A full 28 weeks into sobriety, he feels well capable of shedding the six pounds which would take him inside the 11 stone light-middleweight limit after feeling that he may have been simply outgunned by a far heavier man at the T-Mobile Arena.

Indeed Lemieux rehydrated to a colossal 179lbs, which was over a stone heavier than Spike’s 163lbs fight-night weight.

“Maybe the weight difference was a factor,” he said. “But hey, maybe it wasn’t. I know he was far bigger than me so the move down in weight makes sense.

“I made middleweight so easily this time because I’m off the booze. I didn’t need to cut at all and was eating plenty. I will be able to do 11st no problem.

“I believe the best is yet to come.”

But first he will lick his wounds after joining the long list of fighters who have found themselves stricken in the middle of a Las Vegas ring.

“They say it’s the shots you don’t see coming that do the damage and it’s true,” he said.

I didn’t even feel the shot land, it has never happened before, it’s a completely new experience.

“I didn’t even know how long I’d been down for, I wondered whether it was minutes, he must have switched me off momentarily.

“I remember during our conference call he said he’d be the first to put me down and he was right about that. But fair play to him, he did what nobody else could do.

“I think I can certainly come back — really, I’m f***ing disappointed with that punch. I genuinely thought I was going to win.

“Even though I lost I thought he was fairly s**t to be honest, I thought he’d be better than he was.

“I thought ‘f***ing hell this is going to be easy’ and probably got a bit too relaxed then next thing ‘bang’.”

Spike is due to fly home on Tuesday after spending Sunday and Monday seeing the sights of Vegas. It is not unlikely that he may even take a stroll past the T-Mobile Arena and wonder what might have been had he weathered an early storm.
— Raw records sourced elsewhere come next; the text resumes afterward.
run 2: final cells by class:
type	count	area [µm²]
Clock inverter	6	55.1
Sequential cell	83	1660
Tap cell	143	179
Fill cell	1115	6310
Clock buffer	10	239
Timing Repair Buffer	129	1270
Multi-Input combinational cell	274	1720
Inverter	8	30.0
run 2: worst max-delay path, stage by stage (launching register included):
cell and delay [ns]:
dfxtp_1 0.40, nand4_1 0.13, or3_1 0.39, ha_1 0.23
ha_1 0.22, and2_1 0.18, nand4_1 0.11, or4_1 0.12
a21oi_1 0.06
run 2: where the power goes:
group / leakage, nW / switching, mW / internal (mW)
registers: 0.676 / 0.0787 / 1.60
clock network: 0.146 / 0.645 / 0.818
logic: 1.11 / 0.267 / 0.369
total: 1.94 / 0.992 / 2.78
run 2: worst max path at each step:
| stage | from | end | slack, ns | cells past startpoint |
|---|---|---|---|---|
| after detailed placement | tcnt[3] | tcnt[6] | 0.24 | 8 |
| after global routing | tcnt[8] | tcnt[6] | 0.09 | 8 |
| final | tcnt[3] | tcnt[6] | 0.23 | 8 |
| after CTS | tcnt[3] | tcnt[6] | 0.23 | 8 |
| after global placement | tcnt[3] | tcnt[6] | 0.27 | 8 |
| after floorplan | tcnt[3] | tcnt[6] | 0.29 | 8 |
[src/rtl/mem_arbiter.sv]
// mem_arbiter: shares one single-port synchronous RAM between the instruction-fetch
// port and the data port. Round-robin on contention, one access per cycle, bounds
// check with error response, optional zero-fill sweep after reset.
module mem_arbiter #(
    parameter int unsigned ADDR_WIDTH     = 16,
    parameter int unsigned MEM_WORDS      = 1024,
    parameter int unsigned CLEAR_ON_RESET = 1
) (
    input  logic                  clk,
    input  logic                  reset,
    input  logic                  fetch_valid,
    input  logic [ADDR_WIDTH-1:0] fetch_addr,
    output logic                  fetch_ready,
    output logic                  fetch_rvalid,
    output logic [31:0]           fetch_rdata,
    output logic                  fetch_err,
    input  logic                  data_valid,
    input  logic                  data_we,
    input  logic [ADDR_WIDTH-1:0] data_addr,
    input  logic [31:0]           data_wdata,
    input  logic [3:0]            data_wmask,
    output logic                  data_ready,
    output logic                  data_rvalid,
    output logic [31:0]           data_rdata,
    output logic                  data_err,
    output logic                  mem_en,
    output logic [3:0]            mem_we,
    output logic [ADDR_WIDTH-1:0] mem_addr,
    output logic [31:0]           mem_wdata,
    input  logic [31:0]           mem_rdata,
    output logic                  init_done
);

    // One extra bit so MEM_WORDS == 2**ADDR_WIDTH still compares correctly.
    localparam logic [ADDR_WIDTH:0]   ADDR_LIMIT = (ADDR_WIDTH+1)'(MEM_WORDS);
    localparam logic [ADDR_WIDTH-1:0] LAST_ADDR  = ADDR_WIDTH'(MEM_WORDS - 1);

    typedef enum logic { ST_INIT, ST_RUN } state_t;
    typedef enum logic { PORT_FETCH, PORT_DATA } port_t;

    state_t                state;
    port_t                 rr_last;
    logic [ADDR_WIDTH-1:0] clr_cnt;
    logic                  init_done_q;

    // Response pipeline: one slot per port, filled on acceptance, drained next cycle.
    logic                  fetch_pend;
    logic                  fetch_pend_err;
    logic                  data_pend;
    logic                  data_pend_err;
    logic                  data_pend_rd;

    logic                  gnt_fetch;
    logic                  gnt_data;
    logic                  fetch_in_range;
    logic                  data_in_range;

    assign fetch_in_range = ({1'b0, fetch_addr} < ADDR_LIMIT);
    assign data_in_range  = ({1'b0, data_addr} < ADDR_LIMIT);

    // Grant: single requester wins outright; on contention the port not served last wins.
    always_comb begin
        gnt_fetch = 1'b0;
        gnt_data  = 1'b0;
        if (!reset && state == ST_RUN) begin
            if (fetch_valid && data_valid) begin
                if (rr_last == PORT_FETCH) begin
                    gnt_data = 1'b1;
                end else begin
                    gnt_fetch = 1'b1;
                end
            end else begin
                gnt_fetch = fetch_valid;
                gnt_data  = data_valid;
            end
        end
    end

    assign fetch_ready = gnt_fetch;
    assign data_ready  = gnt_data;

    // RAM drive: zero-fill sweep in INIT, otherwise the granted in-range request.
    always_comb begin
        mem_en    = 1'b0;
        mem_we    = 4'h0;
        mem_addr  = '0;
        mem_wdata = 32'h0;
        if (!reset && state == ST_INIT) begin
            mem_en   = 1'b1;
            mem_we   = 4'hF;
            mem_addr = clr_cnt;
        end else if (gnt_fetch) begin
            mem_en    = fetch_in_range;
            mem_addr  = fetch_addr;
            mem_wdata = data_wdata;
        end else if (gnt_data) begin
            mem_en    = data_in_range;
            mem_addr  = data_addr;
            mem_wdata = data_wdata;
            mem_we    = (data_in_range && data_we) ? data_wmask : 4'h0;
        end
    end

    // Sequencer state, clear counter, round-robin pointer and response slots.
    always_ff @(posedge clk) begin
        if (reset) begin
            state          <= (CLEAR_ON_RESET != 0) ? ST_INIT : ST_RUN;
            clr_cnt        <= '0;
            rr_last        <= PORT_FETCH;
            init_done_q    <= 1'b0;
            fetch_pend     <= 1'b0;
            fetch_pend_err <= 1'b0;
            data_pend      <= 1'b0;
            data_pend_err  <= 1'b0;
            data_pend_rd   <= 1'b0;
        end else begin
            fetch_pend     <= gnt_fetch;
            fetch_pend_err <= gnt_fetch && !fetch_in_range;
            data_pend      <= gnt_data;
            data_pend_err  <= gnt_data && !data_in_range;
            data_pend_rd   <= gnt_data && data_in_range && !data_we;
            if (gnt_fetch) begin
                rr_last <= PORT_FETCH;
            end else if (gnt_data) begin
                rr_last <= PORT_DATA;
            end
            case (state)
                ST_INIT: begin
                    clr_cnt <= clr_cnt + ADDR_WIDTH'(1);
                    if (clr_cnt == LAST_ADDR) begin
                        state       <= ST_RUN;
                        init_done_q <= 1'b1;
                    end
                end
                default: begin
                    init_done_q <= 1'b1;
                end
            endcase
        end
    end

    // Responses are masked while reset is held so a pending one is dropped, not delivered.
    assign fetch_rvalid = fetch_pend && !reset;
    assign fetch_err    = fetch_pend_err && !reset;
    assign fetch_rdata  = (fetch_pend && !fetch_pend_err && !reset) ? mem_rdata : 32'h0;
    assign data_rvalid  = data_pend && !reset;
    assign data_err     = data_pend_err && !reset;
    assign data_rdata   = (data_pend_rd && !reset) ? mem_rdata : 32'h0;
    assign init_done    = init_done_q && !reset;

endmodule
He added: “When I got back from the hospital I was full of energy because I am the fittest I’ve been in my life and ready for 12 rounds.

“I thought I would let him expend his energy and then take over later on in the fight. That was the plan.

“It doesn’t even feel like I’ve been in a fight apart from having a bit of a sore nose. I still feel like if I was to fight David Lemieux tomorrow I would beat him, that’s just the way I am.

“The overwhelming feeling is frustration but now I’ve got to go back to the drawing board.

“But overall it has been a good week, a good experience. I have always said throughout my whole life that it’s all about learning — you either win or you learn.”

Win, learn and earn. Aside from the main event fighters Gennady Golovkin and Saul ‘Canelo’ Alvarez, O’Sullivan was the highest paid man on the card.

“That makes me feel proud,” he said.

I’m going to buy a nice house for my family in Togher when I get home, that’s why I do all this.

“I went in the ring prepared to die for my family if I had to. I felt so good.

“Beforehand I signed a beneficiary form, like a will, a prior to the fight which guaranteed the money would be for her and my kids if anything bad happened to me. You never know, man.

“I went through some stuff in my life before when I thought I was going to die. I never thought I’d be around today but I’m still here thankfully.

“I’m willing to die in the ring as long as my family are looked after — and that’s the truth.

“I’ve dealt with far worse in my time. It’s a boxing match. I’m sickened that I lost but life goes on.”